**DIRECTIONS:** For the word "typedef", count the lines in the records below that include it and give only that number.

**PROVIDED DATA:**
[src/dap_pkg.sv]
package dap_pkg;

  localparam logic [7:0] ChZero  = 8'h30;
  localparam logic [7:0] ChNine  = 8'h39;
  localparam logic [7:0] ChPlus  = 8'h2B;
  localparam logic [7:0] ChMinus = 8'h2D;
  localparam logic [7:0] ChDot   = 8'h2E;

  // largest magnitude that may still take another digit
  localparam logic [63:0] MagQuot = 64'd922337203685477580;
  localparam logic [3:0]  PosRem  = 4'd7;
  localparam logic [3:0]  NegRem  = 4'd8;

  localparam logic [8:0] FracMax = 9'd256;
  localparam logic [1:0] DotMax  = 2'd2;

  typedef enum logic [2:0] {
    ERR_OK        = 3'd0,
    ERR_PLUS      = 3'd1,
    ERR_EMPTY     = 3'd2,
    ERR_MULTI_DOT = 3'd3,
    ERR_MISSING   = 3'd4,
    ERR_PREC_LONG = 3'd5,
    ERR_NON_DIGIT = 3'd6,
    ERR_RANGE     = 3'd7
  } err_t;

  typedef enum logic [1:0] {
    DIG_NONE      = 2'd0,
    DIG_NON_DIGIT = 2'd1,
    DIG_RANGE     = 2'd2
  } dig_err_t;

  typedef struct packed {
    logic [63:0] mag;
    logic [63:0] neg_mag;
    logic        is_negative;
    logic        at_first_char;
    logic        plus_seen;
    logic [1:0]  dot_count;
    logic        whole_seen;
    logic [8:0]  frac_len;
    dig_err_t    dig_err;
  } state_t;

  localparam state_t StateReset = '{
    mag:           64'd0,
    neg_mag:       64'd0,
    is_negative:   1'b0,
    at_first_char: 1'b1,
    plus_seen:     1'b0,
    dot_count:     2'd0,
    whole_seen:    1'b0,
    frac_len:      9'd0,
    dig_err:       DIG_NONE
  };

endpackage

**ANSWER TO THE EXERCISE:** 3